Source data section start

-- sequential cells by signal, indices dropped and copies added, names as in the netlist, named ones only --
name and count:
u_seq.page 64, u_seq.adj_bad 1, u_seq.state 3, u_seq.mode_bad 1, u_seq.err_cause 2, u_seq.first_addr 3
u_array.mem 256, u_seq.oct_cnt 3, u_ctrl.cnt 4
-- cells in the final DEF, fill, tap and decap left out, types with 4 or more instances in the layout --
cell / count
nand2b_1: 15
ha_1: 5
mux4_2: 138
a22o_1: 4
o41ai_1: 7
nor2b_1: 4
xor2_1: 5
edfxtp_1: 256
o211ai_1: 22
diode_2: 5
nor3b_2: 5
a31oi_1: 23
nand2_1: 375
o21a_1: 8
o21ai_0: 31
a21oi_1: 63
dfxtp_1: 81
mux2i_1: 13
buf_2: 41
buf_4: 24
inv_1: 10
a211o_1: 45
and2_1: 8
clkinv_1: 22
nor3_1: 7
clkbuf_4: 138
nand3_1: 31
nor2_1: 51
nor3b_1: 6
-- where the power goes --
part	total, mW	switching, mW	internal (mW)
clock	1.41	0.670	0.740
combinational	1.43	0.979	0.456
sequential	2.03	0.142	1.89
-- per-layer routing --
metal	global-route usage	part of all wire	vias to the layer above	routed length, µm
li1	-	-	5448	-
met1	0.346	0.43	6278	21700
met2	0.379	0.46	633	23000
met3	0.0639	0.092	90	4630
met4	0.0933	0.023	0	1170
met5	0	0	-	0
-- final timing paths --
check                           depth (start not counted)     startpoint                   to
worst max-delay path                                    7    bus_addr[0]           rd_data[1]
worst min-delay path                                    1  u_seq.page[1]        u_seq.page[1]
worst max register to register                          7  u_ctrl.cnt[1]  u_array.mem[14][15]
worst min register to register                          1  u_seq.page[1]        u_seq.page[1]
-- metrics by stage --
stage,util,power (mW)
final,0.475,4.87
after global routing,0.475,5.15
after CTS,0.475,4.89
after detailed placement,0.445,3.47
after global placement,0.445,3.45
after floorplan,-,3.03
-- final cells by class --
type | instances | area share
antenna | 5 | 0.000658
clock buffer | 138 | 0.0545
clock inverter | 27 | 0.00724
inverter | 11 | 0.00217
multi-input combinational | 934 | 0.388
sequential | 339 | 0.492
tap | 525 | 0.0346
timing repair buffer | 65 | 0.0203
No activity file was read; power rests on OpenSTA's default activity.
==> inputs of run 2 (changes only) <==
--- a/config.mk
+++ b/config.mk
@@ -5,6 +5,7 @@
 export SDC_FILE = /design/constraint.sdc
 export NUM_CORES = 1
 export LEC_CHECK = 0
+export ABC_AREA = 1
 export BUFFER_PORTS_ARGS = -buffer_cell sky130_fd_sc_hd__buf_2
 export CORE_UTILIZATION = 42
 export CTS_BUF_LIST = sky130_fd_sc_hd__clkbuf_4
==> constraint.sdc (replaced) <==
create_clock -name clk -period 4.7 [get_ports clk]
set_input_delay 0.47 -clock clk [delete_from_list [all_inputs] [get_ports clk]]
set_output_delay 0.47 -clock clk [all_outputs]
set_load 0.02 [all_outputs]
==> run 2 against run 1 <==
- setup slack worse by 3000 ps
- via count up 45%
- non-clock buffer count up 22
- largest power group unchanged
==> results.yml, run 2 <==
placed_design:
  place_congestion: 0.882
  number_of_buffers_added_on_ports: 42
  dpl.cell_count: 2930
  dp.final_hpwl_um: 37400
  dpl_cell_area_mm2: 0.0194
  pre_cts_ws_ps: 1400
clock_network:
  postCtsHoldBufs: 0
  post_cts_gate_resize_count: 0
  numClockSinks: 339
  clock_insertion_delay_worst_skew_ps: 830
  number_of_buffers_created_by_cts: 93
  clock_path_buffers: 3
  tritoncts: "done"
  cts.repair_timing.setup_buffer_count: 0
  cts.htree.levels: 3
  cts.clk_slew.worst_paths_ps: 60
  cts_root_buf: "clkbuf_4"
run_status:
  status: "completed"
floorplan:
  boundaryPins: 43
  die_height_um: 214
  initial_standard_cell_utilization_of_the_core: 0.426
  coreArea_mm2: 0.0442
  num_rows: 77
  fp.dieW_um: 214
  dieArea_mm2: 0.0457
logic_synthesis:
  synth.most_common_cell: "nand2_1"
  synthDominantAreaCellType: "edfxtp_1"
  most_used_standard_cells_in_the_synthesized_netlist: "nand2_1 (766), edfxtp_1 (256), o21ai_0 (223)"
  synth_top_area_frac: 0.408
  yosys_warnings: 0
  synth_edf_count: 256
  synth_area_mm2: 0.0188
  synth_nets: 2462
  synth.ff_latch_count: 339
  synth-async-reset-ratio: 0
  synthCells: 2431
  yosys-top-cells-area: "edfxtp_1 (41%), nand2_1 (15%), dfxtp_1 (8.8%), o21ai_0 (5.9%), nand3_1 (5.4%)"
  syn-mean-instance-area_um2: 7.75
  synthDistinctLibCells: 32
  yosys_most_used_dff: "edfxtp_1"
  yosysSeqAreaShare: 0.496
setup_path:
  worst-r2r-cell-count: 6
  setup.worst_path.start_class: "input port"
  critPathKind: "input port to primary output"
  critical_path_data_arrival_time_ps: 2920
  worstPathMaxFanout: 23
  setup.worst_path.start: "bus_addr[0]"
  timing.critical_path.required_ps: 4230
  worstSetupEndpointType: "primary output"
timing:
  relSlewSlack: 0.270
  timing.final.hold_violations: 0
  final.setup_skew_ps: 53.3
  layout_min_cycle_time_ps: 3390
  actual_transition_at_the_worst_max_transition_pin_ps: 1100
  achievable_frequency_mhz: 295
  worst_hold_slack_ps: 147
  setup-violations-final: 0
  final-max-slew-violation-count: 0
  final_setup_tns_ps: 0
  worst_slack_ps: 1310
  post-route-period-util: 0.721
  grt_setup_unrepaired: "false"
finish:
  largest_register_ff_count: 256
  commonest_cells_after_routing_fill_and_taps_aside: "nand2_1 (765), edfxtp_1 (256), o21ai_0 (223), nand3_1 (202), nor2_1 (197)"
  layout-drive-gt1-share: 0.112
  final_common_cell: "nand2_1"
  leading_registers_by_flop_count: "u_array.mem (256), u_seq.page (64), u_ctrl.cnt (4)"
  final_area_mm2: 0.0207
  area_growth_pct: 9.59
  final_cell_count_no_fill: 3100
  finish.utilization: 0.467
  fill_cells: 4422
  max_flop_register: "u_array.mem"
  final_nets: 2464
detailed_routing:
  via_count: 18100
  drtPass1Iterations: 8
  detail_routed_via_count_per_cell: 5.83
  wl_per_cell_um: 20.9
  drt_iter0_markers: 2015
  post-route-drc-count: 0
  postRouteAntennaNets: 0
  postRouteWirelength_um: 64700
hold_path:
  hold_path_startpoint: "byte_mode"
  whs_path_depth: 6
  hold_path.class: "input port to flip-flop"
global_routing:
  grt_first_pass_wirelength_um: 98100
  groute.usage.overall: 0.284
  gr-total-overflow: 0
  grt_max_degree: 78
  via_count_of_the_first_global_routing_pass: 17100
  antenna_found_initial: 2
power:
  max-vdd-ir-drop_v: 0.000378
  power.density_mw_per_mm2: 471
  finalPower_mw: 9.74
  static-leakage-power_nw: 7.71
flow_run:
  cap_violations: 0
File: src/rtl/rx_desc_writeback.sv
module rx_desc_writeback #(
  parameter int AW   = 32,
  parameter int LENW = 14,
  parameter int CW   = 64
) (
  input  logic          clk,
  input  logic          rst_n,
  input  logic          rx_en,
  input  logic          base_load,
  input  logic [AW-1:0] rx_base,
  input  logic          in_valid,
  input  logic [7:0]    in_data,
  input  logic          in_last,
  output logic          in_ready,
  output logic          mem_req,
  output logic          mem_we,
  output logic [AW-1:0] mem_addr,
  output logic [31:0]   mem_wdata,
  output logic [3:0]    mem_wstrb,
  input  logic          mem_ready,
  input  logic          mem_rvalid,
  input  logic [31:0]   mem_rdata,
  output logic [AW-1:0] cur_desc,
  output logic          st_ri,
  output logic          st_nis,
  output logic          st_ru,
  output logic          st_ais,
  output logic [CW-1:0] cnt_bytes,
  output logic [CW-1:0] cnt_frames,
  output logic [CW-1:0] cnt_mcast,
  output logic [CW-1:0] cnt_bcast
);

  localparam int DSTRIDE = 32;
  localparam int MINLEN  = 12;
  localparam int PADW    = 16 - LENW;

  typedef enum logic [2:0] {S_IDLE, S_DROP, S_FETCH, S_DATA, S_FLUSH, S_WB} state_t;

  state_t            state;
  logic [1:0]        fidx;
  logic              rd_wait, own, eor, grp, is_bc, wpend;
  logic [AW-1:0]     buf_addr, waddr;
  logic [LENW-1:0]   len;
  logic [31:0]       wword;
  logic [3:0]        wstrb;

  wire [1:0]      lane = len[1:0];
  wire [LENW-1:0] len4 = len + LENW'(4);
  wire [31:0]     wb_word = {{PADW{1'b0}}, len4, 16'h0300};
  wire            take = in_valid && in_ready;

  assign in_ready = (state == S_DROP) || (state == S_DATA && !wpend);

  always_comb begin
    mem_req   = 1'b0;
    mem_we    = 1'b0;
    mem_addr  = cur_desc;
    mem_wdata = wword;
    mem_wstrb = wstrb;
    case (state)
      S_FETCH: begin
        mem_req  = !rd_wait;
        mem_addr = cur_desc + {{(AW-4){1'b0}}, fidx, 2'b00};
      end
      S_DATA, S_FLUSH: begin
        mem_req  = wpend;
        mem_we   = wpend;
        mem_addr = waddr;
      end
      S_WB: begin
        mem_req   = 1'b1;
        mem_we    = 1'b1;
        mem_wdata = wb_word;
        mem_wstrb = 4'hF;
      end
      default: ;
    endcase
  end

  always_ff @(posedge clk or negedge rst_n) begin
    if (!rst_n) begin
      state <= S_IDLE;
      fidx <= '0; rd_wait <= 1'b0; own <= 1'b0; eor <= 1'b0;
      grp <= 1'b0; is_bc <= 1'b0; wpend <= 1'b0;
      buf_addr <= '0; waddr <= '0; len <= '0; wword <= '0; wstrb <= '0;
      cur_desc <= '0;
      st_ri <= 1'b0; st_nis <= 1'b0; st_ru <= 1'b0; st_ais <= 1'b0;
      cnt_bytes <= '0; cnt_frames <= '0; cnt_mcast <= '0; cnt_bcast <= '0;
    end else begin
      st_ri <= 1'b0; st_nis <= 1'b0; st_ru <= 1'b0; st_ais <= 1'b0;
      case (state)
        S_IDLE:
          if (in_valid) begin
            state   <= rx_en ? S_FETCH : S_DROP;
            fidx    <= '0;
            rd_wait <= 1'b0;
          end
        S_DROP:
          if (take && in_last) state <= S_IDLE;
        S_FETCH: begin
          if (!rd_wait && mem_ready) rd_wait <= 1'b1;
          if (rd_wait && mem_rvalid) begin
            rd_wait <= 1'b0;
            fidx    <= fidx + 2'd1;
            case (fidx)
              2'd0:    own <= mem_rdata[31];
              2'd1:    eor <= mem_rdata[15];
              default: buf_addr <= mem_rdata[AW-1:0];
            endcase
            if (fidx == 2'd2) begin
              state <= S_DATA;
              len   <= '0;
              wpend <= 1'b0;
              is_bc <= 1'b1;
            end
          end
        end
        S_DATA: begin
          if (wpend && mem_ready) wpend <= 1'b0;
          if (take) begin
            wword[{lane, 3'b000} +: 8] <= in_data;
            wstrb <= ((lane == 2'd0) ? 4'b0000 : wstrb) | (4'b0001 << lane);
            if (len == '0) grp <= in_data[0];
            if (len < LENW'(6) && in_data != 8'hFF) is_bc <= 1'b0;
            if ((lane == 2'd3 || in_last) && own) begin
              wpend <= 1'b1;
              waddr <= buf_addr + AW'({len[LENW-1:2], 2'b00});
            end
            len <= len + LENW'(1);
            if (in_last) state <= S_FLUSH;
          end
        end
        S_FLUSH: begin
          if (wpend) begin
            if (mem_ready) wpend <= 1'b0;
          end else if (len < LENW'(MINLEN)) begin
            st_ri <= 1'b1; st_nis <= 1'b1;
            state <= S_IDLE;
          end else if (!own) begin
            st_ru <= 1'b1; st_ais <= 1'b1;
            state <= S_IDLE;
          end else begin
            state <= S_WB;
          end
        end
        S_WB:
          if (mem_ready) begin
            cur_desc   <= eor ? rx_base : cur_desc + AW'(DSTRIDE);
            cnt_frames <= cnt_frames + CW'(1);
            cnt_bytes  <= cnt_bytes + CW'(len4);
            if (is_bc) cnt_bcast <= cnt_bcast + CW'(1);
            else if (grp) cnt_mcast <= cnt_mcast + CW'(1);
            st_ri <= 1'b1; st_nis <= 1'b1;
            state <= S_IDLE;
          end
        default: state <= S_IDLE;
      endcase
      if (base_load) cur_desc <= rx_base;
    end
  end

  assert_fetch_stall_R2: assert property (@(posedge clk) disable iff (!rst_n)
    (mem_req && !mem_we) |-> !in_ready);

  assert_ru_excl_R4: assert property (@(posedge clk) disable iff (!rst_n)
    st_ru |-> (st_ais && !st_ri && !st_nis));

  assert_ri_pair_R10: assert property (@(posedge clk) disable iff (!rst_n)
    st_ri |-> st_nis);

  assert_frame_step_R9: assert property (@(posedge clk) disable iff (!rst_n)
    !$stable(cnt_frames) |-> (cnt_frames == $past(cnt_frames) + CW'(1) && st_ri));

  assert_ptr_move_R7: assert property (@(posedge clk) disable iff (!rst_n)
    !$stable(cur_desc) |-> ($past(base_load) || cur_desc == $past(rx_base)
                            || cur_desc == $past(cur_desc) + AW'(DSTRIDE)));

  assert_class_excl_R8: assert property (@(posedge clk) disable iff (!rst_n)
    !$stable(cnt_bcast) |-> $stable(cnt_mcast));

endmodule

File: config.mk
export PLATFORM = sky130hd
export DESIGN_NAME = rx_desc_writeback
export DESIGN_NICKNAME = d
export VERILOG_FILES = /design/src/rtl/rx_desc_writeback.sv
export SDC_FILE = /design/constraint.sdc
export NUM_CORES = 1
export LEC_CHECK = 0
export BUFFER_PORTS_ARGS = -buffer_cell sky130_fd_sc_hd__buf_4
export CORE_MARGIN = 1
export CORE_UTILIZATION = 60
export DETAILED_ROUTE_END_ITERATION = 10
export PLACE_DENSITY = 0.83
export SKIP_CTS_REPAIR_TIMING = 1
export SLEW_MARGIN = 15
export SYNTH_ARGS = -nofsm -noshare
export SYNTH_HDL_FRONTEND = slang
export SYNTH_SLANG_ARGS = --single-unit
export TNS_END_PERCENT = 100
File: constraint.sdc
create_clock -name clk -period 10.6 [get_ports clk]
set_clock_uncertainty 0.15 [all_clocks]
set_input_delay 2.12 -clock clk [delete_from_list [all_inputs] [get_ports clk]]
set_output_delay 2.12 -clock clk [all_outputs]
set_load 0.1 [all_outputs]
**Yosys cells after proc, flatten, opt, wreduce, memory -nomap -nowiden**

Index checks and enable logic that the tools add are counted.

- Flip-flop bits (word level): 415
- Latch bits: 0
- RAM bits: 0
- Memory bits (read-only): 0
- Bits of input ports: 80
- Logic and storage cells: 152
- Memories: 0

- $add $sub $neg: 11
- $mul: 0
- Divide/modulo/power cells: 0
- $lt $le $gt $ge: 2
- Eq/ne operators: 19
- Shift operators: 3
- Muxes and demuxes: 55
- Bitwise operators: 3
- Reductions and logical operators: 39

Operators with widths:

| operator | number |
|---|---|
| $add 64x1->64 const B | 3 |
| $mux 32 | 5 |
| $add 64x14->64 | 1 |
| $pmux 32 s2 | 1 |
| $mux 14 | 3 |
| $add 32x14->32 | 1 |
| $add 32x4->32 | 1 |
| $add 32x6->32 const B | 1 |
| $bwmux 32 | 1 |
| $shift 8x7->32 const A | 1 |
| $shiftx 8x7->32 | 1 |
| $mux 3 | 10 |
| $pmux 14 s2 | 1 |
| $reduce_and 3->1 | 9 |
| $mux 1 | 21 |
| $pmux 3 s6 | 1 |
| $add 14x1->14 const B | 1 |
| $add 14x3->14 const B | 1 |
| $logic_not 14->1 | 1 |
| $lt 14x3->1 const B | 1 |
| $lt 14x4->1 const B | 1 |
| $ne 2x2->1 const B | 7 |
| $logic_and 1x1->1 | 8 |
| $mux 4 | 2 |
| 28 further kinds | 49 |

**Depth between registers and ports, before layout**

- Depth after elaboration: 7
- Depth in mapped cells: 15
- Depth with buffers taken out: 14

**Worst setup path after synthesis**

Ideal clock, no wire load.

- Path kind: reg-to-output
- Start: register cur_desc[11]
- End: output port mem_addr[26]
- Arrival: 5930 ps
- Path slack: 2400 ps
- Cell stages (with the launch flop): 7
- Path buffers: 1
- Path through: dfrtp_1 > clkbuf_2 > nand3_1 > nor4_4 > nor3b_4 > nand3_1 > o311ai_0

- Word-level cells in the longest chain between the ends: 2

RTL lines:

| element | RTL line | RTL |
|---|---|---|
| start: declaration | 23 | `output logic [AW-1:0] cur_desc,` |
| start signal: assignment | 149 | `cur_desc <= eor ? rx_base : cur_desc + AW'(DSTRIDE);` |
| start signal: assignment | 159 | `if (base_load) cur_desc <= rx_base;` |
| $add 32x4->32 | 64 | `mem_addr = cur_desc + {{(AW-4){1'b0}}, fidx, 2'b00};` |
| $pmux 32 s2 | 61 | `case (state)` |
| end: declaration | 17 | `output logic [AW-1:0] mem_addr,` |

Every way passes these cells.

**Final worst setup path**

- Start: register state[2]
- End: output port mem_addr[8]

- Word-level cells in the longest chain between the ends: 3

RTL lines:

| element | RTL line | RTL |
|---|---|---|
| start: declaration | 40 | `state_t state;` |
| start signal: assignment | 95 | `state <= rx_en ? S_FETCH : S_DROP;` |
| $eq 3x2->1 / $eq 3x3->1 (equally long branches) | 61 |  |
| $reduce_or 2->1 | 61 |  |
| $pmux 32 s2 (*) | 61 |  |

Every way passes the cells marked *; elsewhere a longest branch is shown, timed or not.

Source data section end
Source data section start

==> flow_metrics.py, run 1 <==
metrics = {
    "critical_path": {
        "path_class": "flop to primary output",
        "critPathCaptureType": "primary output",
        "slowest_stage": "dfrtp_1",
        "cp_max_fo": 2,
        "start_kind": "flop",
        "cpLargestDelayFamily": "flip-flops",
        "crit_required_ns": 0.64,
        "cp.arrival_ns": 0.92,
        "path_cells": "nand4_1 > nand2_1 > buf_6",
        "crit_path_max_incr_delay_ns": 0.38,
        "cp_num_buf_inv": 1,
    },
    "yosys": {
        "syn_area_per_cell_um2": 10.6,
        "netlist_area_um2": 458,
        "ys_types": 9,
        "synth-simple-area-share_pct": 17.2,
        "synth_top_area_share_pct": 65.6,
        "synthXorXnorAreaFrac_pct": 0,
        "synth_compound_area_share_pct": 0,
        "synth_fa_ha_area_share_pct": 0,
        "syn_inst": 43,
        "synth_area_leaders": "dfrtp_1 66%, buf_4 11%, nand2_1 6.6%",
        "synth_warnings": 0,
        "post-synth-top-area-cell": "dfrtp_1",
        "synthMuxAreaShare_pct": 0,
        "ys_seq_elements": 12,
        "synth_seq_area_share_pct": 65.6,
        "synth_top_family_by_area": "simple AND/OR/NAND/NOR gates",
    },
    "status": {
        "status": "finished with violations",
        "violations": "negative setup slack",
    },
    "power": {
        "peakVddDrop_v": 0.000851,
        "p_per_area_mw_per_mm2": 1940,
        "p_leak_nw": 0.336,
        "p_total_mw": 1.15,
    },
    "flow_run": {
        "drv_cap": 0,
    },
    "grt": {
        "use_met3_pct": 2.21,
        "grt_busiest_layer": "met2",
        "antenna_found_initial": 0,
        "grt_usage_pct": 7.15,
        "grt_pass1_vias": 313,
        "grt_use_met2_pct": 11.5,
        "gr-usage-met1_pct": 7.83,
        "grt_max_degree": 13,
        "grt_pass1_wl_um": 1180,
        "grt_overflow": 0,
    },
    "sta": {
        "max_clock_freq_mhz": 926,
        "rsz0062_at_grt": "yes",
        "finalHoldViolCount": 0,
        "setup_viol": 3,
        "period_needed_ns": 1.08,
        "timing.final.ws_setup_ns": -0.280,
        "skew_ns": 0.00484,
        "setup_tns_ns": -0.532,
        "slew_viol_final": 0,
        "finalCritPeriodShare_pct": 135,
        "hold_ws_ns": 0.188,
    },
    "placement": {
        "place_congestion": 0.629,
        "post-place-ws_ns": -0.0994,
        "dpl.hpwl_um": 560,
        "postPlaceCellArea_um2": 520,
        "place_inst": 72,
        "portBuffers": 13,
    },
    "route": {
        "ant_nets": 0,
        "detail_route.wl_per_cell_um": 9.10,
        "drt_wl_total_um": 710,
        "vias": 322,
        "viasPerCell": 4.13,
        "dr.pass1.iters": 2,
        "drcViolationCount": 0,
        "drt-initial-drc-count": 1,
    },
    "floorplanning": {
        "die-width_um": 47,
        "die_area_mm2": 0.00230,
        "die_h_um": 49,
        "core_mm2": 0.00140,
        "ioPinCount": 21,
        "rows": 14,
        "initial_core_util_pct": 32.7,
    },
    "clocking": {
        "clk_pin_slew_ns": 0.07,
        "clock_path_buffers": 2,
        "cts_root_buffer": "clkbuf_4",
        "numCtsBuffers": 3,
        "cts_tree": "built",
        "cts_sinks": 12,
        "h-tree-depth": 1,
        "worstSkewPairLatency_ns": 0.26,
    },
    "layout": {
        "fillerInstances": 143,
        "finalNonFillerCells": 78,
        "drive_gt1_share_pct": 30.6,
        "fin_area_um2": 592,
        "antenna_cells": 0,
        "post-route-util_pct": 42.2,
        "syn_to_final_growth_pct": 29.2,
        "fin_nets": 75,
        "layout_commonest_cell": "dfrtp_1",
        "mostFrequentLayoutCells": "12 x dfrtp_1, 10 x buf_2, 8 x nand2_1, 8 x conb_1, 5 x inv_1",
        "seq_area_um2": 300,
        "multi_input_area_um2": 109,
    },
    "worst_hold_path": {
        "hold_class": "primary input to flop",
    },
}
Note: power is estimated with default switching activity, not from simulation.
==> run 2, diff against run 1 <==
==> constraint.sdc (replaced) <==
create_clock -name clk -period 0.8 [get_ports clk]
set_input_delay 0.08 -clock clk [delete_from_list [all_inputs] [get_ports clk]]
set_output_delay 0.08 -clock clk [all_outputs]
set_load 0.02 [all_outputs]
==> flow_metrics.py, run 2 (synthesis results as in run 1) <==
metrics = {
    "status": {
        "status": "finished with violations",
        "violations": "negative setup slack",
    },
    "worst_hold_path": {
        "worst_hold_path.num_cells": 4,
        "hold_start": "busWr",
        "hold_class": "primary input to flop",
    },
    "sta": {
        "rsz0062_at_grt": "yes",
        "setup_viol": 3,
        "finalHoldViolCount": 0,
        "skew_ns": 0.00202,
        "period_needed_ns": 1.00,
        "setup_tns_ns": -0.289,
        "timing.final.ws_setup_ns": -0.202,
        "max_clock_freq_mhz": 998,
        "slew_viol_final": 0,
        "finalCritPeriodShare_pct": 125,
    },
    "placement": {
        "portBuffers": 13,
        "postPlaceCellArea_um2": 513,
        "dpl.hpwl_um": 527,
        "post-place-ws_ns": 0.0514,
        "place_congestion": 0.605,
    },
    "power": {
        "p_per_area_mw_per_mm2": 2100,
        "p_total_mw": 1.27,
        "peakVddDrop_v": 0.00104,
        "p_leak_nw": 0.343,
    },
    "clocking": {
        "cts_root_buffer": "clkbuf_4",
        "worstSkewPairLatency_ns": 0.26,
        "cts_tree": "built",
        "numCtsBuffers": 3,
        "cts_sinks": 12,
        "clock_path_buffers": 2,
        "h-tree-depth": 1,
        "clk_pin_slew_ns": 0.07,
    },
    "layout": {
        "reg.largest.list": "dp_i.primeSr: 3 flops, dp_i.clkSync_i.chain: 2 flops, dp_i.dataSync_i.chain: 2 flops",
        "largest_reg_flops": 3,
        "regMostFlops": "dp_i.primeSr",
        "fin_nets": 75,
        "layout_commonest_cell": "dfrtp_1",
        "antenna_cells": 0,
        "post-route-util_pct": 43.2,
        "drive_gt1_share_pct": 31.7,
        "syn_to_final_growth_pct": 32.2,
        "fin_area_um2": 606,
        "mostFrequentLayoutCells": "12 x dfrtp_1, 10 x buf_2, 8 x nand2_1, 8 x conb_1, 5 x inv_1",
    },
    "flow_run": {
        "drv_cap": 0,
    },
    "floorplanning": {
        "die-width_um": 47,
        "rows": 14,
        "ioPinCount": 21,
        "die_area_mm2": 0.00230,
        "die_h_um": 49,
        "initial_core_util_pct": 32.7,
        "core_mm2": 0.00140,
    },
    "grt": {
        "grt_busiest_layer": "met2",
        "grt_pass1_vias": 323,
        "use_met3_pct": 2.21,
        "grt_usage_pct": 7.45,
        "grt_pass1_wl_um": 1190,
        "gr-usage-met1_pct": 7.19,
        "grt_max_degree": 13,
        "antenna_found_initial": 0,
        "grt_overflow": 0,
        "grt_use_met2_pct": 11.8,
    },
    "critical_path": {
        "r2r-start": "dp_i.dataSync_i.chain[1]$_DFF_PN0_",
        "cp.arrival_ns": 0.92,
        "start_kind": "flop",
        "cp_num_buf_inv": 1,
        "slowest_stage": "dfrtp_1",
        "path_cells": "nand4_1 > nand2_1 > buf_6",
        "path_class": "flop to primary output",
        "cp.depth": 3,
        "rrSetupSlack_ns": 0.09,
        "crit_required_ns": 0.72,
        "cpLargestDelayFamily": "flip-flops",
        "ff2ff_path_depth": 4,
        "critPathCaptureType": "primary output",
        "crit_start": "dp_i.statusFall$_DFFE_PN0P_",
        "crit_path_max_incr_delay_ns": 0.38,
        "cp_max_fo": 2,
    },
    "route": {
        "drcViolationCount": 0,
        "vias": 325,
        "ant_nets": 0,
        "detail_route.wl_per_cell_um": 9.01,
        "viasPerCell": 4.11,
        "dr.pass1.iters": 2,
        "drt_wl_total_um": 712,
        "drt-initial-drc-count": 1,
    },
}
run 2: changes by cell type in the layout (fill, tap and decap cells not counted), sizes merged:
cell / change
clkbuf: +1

Source data section end

Task instructions
Retype only this portion of the data above: the line containing "relSlewSlack: 0.270", the line containing "final_cell_count_no_fill: 3100", and all lines between them, exactly.

Completed task
  relSlewSlack: 0.270
  timing.final.hold_violations: 0
  final.setup_skew_ps: 53.3
  layout_min_cycle_time_ps: 3390
  actual_transition_at_the_worst_max_transition_pin_ps: 1100
  achievable_frequency_mhz: 295
  worst_hold_slack_ps: 147
  setup-violations-final: 0
  final-max-slew-violation-count: 0
  final_setup_tns_ps: 0
  worst_slack_ps: 1310
  post-route-period-util: 0.721
  grt_setup_unrepaired: "false"
finish:
  largest_register_ff_count: 256
  commonest_cells_after_routing_fill_and_taps_aside: "nand2_1 (765), edfxtp_1 (256), o21ai_0 (223), nand3_1 (202), nor2_1 (197)"
  layout-drive-gt1-share: 0.112
  final_common_cell: "nand2_1"
  leading_registers_by_flop_count: "u_array.mem (256), u_seq.page (64), u_ctrl.cnt (4)"
  final_area_mm2: 0.0207
  area_growth_pct: 9.59
  final_cell_count_no_fill: 3100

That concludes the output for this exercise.